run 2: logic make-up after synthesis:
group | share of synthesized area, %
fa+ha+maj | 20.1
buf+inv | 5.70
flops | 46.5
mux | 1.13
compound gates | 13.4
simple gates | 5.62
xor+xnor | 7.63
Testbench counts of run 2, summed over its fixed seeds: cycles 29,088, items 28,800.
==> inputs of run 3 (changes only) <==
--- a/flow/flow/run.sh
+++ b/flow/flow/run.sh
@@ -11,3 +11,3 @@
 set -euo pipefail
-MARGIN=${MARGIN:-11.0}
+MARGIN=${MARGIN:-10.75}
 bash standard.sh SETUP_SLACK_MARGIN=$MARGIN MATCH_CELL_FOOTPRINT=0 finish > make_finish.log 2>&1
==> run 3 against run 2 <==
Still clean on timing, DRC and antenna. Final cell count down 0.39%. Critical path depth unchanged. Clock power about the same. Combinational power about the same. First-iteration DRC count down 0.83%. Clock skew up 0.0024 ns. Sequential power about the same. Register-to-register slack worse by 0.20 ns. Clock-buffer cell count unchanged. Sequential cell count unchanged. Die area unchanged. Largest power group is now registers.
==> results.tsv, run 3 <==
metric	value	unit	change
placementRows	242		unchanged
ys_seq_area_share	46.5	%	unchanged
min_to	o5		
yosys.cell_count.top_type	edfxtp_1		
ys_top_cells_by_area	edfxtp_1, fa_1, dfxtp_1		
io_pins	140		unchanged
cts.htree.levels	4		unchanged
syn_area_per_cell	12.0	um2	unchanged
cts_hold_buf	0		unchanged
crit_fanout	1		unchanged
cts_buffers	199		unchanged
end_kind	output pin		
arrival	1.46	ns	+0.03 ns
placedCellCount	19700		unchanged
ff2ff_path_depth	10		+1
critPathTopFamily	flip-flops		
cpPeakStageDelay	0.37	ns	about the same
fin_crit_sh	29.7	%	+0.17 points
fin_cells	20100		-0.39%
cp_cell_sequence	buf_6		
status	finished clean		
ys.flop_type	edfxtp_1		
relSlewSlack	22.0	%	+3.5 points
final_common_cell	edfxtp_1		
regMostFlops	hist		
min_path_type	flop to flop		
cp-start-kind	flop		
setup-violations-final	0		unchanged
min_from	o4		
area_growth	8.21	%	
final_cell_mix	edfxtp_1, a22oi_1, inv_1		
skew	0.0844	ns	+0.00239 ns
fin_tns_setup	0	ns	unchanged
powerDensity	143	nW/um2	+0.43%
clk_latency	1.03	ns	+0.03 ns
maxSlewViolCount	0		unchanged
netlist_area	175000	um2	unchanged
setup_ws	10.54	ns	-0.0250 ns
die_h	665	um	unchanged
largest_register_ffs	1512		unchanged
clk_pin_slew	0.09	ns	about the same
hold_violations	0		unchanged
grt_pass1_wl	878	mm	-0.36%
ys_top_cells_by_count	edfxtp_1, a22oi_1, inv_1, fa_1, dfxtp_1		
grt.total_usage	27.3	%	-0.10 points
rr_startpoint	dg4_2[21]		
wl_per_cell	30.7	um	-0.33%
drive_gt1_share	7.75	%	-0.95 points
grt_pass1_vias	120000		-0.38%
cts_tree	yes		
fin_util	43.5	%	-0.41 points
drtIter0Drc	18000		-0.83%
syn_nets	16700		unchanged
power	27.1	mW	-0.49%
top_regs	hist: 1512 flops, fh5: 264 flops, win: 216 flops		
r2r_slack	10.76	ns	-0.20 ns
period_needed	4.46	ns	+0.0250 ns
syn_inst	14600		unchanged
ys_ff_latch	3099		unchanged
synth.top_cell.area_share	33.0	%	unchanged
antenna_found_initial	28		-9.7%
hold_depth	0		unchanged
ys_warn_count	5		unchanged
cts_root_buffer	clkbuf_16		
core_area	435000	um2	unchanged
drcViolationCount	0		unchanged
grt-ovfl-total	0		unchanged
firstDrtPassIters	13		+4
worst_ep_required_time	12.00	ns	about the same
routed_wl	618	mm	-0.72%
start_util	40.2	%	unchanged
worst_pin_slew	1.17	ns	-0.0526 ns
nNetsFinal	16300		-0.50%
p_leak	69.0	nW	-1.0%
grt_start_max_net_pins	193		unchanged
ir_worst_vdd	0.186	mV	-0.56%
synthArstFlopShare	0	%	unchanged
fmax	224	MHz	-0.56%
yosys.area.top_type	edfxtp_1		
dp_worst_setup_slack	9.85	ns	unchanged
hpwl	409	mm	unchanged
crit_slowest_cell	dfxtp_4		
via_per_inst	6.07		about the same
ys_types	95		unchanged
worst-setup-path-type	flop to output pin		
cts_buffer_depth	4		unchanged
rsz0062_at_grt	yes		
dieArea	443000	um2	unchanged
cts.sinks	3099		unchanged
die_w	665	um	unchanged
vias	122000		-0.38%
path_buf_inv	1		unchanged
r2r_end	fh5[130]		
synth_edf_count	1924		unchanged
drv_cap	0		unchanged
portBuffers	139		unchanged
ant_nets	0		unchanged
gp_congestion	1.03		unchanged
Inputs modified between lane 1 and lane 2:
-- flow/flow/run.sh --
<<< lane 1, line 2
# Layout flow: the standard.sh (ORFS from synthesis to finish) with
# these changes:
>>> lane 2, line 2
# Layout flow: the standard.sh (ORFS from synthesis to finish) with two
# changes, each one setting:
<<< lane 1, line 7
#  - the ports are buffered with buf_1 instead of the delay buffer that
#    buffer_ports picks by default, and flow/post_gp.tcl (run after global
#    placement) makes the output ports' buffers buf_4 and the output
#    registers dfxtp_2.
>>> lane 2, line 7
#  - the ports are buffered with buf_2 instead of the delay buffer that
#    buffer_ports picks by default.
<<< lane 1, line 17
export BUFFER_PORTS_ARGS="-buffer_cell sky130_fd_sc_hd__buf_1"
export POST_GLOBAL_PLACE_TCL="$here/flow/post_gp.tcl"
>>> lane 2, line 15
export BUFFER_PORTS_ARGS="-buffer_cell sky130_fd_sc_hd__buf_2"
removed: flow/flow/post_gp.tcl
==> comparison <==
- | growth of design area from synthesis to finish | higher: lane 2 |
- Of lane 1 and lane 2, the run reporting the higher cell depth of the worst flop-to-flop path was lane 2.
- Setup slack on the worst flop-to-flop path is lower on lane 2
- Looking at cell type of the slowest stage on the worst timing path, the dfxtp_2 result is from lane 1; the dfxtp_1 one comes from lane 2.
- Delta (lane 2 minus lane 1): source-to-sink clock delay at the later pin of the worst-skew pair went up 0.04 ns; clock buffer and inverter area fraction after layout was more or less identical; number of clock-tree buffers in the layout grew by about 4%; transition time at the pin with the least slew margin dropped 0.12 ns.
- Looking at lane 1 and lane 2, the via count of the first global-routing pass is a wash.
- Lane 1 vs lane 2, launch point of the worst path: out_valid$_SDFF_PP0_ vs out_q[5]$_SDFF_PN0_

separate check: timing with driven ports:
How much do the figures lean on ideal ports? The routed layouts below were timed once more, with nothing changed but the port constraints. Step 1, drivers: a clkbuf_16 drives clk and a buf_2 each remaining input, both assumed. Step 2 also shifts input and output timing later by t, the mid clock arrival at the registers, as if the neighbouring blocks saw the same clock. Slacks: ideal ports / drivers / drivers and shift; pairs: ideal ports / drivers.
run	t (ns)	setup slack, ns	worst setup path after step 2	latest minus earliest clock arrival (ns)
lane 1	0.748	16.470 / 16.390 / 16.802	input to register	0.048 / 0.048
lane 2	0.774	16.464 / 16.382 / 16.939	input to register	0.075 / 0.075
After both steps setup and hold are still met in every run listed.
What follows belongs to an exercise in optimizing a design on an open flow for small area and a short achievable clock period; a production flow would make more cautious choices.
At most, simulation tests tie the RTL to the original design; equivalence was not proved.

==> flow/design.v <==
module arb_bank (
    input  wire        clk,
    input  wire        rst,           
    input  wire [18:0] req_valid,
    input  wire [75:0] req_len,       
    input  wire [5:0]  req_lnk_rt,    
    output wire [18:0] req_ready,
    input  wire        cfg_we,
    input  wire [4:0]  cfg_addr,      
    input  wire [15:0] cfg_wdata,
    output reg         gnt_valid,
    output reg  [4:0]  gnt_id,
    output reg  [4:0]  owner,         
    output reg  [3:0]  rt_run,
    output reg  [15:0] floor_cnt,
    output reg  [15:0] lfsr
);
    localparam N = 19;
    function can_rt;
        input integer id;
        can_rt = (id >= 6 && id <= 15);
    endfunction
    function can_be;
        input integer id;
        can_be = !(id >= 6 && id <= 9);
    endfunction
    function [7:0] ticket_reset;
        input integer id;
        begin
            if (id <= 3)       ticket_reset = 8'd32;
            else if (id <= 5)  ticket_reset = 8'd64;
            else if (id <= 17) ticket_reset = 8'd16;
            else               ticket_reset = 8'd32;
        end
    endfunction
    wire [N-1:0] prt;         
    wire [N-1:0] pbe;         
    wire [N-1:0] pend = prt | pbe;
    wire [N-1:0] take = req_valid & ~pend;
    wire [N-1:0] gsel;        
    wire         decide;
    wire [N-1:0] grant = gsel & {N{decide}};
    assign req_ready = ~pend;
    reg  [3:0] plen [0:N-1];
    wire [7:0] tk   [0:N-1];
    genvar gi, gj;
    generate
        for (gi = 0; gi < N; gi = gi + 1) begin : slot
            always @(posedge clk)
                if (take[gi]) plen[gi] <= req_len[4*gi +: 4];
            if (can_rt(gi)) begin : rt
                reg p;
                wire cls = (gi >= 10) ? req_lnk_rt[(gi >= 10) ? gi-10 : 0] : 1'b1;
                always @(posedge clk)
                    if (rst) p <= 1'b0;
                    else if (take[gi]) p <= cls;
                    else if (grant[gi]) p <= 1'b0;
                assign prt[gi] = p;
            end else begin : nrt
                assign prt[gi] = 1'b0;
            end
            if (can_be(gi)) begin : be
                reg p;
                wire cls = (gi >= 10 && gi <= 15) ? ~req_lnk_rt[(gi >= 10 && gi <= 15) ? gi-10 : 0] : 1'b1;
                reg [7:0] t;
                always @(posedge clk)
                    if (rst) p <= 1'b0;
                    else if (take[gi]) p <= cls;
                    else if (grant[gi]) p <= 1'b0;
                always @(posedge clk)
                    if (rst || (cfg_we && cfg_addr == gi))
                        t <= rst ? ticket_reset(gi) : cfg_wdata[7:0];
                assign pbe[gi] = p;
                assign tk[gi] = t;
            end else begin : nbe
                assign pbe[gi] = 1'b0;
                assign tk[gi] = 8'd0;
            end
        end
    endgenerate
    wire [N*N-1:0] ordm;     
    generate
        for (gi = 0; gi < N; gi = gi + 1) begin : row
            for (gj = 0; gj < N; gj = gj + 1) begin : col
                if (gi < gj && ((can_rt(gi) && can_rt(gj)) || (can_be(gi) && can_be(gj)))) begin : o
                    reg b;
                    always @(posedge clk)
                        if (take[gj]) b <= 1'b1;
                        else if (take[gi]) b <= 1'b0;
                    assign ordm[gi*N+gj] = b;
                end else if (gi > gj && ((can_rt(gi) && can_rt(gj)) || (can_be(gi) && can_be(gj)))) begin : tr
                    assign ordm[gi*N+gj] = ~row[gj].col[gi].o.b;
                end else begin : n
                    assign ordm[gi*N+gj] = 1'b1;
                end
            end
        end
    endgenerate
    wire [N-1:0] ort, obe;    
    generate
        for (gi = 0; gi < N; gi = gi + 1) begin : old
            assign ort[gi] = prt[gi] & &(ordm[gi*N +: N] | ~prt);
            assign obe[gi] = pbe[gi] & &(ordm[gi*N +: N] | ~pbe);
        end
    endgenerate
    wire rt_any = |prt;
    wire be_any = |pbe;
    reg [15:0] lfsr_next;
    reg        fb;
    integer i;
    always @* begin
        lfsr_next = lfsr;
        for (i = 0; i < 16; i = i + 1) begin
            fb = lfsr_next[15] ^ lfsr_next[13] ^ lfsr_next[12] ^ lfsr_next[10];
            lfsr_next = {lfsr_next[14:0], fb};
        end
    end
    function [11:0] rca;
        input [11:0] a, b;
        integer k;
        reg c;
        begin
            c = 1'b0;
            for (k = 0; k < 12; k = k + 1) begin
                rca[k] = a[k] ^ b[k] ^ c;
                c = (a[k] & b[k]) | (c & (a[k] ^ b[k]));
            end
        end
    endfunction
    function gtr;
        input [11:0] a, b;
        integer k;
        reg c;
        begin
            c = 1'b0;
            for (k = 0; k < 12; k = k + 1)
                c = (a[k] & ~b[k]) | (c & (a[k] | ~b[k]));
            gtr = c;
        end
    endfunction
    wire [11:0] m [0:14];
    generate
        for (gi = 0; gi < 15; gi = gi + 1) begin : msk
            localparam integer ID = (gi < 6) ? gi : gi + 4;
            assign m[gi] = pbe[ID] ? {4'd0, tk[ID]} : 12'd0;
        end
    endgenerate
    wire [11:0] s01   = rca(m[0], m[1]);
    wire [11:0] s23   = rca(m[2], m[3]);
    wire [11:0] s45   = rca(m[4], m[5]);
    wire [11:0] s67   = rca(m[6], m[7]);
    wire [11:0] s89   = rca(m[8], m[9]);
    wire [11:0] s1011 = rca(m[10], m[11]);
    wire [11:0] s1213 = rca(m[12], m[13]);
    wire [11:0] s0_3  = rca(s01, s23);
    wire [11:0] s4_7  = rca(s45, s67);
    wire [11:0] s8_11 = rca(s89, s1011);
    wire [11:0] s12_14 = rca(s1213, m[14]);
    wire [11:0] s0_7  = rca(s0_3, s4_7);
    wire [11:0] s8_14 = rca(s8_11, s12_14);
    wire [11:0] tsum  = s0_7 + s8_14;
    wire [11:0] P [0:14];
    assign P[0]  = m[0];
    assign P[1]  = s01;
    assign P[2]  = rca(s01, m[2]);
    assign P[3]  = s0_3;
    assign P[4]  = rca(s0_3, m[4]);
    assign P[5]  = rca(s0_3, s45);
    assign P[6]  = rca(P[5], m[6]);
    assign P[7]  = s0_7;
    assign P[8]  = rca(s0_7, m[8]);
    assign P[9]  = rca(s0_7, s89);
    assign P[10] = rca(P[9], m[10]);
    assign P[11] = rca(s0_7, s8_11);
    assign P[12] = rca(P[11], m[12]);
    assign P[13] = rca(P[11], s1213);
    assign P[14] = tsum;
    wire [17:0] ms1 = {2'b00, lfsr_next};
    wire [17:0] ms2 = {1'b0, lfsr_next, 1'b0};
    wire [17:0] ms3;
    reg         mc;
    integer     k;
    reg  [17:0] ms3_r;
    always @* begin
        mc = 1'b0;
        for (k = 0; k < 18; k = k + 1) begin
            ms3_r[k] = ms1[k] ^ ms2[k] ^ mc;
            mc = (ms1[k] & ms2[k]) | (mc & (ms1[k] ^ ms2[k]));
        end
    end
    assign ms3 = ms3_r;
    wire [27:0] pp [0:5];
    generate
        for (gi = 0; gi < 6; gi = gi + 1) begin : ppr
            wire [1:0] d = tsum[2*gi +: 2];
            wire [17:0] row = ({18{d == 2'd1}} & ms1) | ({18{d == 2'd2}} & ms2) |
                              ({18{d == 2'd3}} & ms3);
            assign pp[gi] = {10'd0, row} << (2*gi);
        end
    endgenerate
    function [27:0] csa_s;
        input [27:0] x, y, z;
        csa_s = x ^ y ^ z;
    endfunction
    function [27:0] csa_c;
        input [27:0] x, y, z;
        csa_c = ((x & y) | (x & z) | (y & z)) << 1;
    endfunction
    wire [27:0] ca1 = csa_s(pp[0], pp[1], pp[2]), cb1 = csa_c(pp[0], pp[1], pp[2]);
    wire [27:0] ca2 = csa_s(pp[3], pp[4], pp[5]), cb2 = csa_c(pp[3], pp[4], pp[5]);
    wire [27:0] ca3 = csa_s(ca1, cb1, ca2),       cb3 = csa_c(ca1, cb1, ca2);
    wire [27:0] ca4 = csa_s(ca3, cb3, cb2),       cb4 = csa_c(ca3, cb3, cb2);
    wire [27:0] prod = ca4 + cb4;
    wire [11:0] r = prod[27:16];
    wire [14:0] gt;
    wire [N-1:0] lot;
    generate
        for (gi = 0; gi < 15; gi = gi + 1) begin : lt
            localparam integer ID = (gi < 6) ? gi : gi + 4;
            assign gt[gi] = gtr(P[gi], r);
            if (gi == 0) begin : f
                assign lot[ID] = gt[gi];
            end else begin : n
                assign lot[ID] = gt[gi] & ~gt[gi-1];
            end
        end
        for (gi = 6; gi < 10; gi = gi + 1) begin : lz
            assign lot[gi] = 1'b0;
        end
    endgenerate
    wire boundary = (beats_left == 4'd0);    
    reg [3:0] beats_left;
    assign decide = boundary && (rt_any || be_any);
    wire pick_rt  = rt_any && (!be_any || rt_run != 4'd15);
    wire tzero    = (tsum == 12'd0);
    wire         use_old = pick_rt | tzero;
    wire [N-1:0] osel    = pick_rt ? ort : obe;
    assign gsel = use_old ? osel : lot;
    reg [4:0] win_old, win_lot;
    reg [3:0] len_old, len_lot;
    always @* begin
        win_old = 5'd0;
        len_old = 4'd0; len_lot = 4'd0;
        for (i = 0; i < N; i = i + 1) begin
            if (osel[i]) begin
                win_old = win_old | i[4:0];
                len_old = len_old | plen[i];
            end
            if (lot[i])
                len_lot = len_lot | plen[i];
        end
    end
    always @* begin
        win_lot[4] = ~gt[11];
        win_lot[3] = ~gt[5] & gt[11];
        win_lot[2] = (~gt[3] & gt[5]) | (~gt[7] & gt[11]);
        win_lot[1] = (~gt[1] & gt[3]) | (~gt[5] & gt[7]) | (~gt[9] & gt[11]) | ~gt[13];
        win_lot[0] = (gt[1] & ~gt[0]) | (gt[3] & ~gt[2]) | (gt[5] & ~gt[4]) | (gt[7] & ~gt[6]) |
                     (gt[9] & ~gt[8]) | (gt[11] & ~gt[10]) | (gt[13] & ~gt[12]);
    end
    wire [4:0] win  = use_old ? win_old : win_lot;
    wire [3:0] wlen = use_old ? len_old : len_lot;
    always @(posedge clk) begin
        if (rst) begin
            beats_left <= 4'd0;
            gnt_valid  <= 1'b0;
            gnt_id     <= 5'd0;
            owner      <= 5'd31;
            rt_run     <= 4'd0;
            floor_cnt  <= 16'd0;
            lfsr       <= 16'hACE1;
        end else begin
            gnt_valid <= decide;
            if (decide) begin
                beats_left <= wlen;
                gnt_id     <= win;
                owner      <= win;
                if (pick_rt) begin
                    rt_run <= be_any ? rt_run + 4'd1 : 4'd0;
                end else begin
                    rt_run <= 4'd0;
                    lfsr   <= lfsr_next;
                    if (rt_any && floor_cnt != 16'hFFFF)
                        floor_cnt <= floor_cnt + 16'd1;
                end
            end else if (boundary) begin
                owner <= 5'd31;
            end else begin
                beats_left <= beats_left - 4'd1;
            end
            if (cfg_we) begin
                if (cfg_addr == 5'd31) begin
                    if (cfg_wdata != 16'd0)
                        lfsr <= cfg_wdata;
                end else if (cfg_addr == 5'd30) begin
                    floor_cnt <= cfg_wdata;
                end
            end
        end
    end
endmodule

Exercise description
Pick out every line above that holds the word "ORFS" and copy it.

Response area
# Layout flow: the standard.sh (ORFS from synthesis to finish) with
# Layout flow: the standard.sh (ORFS from synthesis to finish) with two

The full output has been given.